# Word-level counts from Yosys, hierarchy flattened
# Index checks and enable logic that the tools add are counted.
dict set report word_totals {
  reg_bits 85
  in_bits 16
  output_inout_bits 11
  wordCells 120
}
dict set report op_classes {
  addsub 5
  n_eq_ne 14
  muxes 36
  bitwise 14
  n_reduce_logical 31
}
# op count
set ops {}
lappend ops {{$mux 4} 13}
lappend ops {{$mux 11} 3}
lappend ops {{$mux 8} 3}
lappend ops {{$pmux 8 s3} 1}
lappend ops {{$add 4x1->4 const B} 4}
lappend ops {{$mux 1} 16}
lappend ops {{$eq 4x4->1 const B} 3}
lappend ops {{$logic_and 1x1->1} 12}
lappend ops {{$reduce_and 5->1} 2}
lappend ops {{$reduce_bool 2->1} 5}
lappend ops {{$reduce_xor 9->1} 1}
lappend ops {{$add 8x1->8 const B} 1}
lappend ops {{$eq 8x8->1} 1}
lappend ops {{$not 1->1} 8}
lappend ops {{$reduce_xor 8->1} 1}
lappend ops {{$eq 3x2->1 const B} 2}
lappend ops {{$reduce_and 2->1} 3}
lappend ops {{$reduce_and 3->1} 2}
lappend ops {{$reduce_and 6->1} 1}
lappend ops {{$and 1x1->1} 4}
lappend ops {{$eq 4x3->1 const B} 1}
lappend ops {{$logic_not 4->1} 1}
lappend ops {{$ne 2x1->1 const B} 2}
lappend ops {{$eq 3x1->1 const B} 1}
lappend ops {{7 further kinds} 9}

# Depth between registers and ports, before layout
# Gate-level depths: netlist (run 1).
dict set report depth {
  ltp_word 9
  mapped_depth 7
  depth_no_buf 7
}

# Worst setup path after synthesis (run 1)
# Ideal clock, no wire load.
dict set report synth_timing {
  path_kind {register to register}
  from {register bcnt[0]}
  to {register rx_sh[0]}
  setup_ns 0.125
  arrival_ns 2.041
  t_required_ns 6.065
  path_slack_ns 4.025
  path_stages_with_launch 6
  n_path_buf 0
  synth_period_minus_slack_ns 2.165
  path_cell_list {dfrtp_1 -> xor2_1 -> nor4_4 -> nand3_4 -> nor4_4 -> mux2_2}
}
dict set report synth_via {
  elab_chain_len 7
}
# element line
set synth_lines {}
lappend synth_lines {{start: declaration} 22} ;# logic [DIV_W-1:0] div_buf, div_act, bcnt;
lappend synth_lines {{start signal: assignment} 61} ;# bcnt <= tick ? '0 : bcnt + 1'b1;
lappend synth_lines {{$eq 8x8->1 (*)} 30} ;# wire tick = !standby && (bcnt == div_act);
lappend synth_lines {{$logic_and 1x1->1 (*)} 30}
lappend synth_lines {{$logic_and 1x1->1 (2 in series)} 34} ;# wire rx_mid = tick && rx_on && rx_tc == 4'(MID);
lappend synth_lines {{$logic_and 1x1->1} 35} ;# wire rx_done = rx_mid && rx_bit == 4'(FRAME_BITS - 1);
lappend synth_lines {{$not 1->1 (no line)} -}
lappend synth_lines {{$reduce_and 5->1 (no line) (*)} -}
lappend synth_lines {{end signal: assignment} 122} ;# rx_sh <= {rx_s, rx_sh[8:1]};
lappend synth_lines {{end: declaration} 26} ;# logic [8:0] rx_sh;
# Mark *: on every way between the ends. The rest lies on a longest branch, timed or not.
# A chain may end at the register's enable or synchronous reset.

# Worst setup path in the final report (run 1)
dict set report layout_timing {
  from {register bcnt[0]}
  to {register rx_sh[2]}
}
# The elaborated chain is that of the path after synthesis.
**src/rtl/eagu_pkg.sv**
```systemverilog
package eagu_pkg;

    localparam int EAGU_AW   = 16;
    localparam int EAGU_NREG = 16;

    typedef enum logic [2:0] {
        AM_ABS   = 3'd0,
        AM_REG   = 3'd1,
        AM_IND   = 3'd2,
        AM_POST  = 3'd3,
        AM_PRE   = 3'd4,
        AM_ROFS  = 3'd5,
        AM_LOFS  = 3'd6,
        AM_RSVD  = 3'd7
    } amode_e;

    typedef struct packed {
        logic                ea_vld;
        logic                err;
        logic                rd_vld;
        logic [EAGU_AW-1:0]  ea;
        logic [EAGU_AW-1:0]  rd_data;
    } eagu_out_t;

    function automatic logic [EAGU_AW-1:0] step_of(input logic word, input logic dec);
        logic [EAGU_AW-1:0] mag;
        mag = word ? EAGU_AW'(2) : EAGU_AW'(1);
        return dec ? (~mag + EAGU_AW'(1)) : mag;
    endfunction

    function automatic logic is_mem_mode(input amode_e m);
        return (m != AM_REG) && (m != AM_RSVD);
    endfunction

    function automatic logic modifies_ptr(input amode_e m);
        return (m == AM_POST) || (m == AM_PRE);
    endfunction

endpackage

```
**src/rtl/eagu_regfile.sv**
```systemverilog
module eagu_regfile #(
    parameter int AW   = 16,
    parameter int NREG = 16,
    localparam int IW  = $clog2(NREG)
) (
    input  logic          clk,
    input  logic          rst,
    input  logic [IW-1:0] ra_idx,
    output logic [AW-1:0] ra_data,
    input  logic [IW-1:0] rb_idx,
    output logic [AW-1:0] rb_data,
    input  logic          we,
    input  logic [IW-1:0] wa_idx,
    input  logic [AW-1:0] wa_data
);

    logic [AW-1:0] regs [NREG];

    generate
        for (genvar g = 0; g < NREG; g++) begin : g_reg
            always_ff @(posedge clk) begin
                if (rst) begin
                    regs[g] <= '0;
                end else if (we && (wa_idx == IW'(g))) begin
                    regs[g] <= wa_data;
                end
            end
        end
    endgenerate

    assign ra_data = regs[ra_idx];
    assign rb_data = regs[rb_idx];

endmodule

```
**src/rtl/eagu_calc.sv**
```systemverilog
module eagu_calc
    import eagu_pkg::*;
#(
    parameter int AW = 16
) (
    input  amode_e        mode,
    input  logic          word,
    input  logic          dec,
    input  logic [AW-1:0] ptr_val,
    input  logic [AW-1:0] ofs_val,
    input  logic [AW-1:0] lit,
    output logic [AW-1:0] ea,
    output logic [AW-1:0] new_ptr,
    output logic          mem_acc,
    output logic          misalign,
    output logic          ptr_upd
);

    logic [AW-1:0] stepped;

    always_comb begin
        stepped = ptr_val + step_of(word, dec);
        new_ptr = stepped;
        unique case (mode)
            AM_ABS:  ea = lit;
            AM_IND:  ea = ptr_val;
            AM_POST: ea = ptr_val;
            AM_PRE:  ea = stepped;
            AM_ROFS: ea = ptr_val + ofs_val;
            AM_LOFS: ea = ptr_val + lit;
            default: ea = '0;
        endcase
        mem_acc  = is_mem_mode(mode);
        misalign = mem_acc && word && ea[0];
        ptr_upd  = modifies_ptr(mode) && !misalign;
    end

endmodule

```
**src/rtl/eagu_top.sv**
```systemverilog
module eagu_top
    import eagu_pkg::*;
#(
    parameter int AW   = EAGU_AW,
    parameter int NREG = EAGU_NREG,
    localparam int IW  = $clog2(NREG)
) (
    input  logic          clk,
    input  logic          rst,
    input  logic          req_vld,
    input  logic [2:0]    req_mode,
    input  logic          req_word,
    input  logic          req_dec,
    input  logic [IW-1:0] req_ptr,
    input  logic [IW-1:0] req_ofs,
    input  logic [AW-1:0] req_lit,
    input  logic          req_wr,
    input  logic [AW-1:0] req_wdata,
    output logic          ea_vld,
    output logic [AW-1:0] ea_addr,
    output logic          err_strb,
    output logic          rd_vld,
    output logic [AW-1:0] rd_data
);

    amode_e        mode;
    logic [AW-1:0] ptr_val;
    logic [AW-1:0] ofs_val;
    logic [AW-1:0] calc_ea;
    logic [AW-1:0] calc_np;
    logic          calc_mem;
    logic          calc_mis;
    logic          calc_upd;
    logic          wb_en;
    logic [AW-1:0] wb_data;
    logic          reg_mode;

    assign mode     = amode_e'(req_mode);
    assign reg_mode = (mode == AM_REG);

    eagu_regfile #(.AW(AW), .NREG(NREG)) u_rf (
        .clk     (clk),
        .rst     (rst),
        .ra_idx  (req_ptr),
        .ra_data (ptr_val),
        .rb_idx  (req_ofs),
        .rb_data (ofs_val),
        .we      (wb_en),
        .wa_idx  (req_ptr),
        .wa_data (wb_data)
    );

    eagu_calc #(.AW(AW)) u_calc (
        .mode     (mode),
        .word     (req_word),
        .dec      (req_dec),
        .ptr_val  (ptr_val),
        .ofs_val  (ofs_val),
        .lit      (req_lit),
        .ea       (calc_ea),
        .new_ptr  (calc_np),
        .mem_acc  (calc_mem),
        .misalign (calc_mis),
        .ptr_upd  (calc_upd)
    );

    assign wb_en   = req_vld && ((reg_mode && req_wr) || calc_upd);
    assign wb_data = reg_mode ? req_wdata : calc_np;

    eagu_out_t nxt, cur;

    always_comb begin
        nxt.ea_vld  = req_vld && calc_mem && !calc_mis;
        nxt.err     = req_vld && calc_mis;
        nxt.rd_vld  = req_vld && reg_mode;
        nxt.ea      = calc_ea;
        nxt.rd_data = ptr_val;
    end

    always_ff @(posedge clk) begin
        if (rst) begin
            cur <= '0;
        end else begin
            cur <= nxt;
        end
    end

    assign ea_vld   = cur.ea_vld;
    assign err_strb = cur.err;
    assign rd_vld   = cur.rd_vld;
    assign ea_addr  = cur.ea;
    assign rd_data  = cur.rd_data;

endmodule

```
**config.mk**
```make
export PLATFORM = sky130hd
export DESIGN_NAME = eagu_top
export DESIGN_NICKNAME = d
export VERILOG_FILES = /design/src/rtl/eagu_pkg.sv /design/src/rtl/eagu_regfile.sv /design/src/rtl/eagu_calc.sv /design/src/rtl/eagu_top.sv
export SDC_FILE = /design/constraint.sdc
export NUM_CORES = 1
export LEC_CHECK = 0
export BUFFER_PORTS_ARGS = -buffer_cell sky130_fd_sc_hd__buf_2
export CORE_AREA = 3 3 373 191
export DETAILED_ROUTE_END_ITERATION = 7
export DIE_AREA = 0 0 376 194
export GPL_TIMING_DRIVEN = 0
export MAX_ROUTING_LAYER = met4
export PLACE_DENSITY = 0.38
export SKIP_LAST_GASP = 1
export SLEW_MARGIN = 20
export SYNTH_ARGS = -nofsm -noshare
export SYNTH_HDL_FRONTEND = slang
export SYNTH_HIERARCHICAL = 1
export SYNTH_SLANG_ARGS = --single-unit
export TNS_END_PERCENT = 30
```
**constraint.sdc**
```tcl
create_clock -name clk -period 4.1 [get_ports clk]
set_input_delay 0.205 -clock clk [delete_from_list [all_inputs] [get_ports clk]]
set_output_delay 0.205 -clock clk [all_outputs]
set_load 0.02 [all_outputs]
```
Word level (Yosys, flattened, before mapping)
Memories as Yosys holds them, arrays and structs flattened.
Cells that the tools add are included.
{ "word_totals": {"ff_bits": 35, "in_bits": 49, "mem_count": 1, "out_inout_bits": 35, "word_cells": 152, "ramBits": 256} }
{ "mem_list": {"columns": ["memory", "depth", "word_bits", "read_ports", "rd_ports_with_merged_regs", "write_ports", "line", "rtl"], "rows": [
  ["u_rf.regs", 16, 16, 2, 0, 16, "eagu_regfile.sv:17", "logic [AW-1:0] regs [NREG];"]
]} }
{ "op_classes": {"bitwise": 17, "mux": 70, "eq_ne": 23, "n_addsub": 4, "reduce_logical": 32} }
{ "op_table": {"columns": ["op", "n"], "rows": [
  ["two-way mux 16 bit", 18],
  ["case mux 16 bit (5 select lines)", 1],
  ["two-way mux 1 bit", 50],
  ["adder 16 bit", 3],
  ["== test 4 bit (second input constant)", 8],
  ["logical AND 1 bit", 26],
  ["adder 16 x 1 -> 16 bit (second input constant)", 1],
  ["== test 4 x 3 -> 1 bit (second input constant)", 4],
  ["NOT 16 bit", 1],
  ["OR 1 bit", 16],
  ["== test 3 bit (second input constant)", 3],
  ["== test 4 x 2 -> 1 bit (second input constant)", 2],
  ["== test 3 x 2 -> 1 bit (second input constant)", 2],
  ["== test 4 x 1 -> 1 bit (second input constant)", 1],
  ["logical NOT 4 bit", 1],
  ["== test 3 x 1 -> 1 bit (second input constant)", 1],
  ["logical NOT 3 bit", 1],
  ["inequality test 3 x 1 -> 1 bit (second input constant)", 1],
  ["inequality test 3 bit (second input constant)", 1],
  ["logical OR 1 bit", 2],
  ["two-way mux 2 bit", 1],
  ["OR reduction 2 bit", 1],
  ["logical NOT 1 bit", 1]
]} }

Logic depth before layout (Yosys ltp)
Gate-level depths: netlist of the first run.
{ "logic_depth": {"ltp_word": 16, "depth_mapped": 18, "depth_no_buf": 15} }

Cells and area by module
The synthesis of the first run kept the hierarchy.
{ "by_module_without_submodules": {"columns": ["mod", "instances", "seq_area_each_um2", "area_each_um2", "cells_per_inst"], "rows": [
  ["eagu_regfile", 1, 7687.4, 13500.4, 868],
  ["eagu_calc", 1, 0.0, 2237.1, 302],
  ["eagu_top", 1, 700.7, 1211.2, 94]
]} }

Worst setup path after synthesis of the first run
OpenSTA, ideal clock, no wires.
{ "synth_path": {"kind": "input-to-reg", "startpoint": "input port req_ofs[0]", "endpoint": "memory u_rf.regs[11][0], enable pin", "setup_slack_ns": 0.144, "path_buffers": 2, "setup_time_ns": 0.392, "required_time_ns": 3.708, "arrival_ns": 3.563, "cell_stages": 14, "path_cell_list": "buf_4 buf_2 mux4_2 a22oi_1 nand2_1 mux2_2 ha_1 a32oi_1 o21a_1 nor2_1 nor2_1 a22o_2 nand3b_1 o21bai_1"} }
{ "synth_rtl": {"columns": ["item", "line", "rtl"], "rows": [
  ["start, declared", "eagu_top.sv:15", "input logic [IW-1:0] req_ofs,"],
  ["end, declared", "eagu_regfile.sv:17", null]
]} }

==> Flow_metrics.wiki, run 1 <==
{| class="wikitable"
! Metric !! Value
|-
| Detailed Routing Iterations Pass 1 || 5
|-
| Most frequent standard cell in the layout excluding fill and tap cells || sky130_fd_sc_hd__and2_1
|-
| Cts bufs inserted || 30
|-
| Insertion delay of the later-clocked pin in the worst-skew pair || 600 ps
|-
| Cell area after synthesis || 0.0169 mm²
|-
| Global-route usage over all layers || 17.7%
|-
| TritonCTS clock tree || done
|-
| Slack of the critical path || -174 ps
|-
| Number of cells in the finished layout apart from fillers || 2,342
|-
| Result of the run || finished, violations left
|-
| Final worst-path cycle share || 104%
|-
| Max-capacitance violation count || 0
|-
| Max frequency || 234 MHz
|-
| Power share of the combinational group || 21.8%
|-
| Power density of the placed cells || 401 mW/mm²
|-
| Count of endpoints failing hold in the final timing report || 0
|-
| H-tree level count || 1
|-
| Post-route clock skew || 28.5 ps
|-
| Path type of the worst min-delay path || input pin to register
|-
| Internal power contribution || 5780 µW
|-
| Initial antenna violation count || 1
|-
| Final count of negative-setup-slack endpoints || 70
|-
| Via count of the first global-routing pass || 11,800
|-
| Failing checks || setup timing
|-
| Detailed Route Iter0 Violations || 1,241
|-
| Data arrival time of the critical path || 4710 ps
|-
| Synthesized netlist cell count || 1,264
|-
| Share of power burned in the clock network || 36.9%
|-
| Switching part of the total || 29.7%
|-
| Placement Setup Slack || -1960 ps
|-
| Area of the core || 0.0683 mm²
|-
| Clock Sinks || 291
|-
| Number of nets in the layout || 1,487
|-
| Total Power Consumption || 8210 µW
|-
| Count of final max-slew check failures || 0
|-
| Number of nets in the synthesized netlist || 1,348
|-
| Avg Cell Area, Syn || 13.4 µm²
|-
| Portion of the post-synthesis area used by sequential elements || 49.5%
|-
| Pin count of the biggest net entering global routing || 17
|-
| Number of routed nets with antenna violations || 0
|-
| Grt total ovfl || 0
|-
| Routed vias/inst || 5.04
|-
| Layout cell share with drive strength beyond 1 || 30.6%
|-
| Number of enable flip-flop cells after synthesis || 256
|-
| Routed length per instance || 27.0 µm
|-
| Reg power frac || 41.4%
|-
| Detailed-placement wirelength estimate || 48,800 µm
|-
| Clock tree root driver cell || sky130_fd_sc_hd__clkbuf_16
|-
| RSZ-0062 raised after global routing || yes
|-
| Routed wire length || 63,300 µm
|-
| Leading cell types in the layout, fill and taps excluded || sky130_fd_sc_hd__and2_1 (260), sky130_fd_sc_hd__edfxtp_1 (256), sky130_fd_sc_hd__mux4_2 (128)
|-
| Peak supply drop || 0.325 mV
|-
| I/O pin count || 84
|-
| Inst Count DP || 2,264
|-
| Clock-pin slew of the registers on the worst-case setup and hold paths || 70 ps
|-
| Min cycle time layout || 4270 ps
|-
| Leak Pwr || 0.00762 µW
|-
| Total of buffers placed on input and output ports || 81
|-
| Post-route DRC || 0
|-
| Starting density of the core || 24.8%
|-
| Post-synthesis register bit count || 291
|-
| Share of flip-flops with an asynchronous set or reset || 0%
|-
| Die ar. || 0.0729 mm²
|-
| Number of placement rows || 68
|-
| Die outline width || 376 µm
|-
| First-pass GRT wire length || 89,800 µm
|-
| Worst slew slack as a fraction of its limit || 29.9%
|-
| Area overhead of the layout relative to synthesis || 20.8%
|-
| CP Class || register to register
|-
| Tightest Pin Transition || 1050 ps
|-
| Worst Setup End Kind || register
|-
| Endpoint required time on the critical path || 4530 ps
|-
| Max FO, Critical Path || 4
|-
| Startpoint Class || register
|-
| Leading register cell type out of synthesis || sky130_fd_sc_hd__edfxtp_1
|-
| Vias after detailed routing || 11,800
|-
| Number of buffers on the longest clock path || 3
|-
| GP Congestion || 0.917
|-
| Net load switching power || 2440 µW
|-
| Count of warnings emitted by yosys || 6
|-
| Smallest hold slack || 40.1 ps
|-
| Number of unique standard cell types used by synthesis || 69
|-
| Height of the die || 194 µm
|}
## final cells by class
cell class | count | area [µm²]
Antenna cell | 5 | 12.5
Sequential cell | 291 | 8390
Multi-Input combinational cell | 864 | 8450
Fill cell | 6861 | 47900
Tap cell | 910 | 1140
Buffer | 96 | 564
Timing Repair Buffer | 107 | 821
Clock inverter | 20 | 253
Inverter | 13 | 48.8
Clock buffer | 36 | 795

▬▬▬▬▬▬▬▬▬▬

▶ _Your goal_: Bring together all lines from the listing that contain the word "bcnt".

▶ _Written answer_:
  from {register bcnt[0]}
lappend synth_lines {{start: declaration} 22} ;# logic [DIV_W-1:0] div_buf, div_act, bcnt;
lappend synth_lines {{start signal: assignment} 61} ;# bcnt <= tick ? '0 : bcnt + 1'b1;
lappend synth_lines {{$eq 8x8->1 (*)} 30} ;# wire tick = !standby && (bcnt == div_act);
  from {register bcnt[0]}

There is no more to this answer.